Individuals with chronic lung disease are at increased risk of adverse health effects from airborne particulate matter. Characterization of underlying pollutant-phenotype interactions may require comprehensive strategies. Here, a toxicogenomic approach was used to investigate how inflammation modifies the pulmonary response to urban particulate matter.

Results

Transgenic mice with constitutive pulmonary overexpression of tumour necrosis factor (TNF)-α under the control of the surfactant protein C promoter and wildtype littermates (C57BL/6 background) were exposed by inhalation for 4 h to particulate matter (0 or 42 mg/m³EHC-6802) and euthanized 0 or 24 h post-exposure. The low alveolar dose of particles (16 μg) did not provoke an inflammatory response in the lungs of wildtype mice, nor exacerbate the chronic inflammation in TNF animals. Real-time PCR confirmed particle-dependent increases of CYP1A1 (30–100%), endothelin-1 (20–40%), and metallothionein-II (20–40%) mRNA in wildtype and TNF mice (p < 0.05), validating delivery of a biologically-effective dose.
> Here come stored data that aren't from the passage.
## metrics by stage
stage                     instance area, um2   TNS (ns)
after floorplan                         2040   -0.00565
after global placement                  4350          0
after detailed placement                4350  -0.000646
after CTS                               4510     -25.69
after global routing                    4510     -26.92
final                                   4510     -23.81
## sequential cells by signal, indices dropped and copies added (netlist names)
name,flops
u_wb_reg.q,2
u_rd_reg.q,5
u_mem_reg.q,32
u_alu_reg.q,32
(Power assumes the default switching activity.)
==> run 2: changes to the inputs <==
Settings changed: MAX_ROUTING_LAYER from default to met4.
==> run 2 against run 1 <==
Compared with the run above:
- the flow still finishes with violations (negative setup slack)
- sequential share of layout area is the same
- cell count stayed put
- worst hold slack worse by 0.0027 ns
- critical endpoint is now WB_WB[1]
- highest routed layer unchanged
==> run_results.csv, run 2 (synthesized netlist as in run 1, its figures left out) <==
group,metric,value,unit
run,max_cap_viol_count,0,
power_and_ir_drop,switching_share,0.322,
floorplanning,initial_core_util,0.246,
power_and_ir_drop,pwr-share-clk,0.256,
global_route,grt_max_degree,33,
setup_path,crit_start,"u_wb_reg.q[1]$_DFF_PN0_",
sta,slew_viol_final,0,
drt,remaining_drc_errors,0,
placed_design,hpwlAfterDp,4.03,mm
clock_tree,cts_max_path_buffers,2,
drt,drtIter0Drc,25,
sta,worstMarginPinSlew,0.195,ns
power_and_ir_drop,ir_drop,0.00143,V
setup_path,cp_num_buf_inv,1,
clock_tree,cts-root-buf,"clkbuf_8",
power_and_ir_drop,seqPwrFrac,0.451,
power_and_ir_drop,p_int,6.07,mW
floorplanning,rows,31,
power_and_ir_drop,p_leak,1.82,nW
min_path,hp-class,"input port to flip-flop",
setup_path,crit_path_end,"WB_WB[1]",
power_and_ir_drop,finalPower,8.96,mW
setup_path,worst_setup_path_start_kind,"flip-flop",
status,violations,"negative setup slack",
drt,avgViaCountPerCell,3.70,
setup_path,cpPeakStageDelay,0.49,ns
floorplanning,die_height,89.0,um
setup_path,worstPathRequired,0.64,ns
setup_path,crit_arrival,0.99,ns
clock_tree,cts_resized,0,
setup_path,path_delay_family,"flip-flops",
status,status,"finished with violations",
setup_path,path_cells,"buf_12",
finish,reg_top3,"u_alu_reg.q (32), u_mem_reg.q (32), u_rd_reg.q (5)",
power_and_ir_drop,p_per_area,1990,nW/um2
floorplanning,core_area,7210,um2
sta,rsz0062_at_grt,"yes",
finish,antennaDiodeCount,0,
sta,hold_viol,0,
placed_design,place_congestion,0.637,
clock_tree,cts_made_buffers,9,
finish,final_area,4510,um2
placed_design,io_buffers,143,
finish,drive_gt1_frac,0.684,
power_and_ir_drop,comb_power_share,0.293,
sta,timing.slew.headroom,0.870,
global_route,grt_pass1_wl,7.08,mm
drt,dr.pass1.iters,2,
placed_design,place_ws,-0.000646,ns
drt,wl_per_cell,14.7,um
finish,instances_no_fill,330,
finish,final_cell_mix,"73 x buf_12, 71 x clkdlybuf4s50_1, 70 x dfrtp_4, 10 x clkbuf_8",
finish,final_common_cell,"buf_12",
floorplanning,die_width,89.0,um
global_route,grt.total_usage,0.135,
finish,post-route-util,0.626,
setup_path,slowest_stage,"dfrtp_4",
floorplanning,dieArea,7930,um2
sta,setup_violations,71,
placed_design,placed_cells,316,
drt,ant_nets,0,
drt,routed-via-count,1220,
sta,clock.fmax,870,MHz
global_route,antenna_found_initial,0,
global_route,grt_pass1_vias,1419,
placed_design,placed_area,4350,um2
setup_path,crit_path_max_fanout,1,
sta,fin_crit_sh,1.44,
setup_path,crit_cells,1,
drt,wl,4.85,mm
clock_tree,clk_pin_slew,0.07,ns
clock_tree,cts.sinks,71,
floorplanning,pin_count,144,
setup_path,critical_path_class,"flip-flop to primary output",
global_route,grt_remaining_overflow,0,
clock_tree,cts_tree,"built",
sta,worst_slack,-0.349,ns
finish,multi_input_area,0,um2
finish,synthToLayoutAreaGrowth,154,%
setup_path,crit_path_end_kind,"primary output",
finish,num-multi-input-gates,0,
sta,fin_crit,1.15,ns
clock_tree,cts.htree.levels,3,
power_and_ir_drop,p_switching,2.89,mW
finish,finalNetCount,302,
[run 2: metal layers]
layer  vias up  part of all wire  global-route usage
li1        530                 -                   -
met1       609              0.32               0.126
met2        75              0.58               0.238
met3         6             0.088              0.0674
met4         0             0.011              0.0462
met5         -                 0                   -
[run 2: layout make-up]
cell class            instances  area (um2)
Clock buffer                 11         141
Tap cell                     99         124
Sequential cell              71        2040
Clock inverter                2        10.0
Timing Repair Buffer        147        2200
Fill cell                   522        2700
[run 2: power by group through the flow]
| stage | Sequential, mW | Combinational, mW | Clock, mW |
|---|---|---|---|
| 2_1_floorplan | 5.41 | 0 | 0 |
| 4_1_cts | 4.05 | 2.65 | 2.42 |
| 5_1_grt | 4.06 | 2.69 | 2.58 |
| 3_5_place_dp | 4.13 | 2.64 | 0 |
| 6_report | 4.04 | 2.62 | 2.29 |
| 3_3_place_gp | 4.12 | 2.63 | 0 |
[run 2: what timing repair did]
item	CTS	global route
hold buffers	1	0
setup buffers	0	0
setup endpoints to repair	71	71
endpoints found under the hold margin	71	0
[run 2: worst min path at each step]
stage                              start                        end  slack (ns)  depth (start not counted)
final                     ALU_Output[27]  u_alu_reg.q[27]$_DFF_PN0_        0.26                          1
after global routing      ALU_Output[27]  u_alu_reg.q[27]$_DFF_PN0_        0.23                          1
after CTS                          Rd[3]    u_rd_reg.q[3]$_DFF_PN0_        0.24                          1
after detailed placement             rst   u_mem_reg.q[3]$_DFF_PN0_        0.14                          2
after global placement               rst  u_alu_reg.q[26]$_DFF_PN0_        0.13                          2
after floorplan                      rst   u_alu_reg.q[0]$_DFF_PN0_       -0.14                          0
Despite detection of striking genotype-related differences, including activation of immune and inflammatory pathways consistent with the TNF-induced pathology, and time-related effects attributable to stress from nose-only exposure, microarray analysis failed to identify effects of the inhaled particles. Remarkably, the presence of chronic inflammation did not measurably amplify the transcriptional response to particulate matter.

Conclusion

Our data support the hypothesis that health effects of acute exposure to urban particles are dominated by activation of specific physiological response cascades rather than widespread changes in gene expression.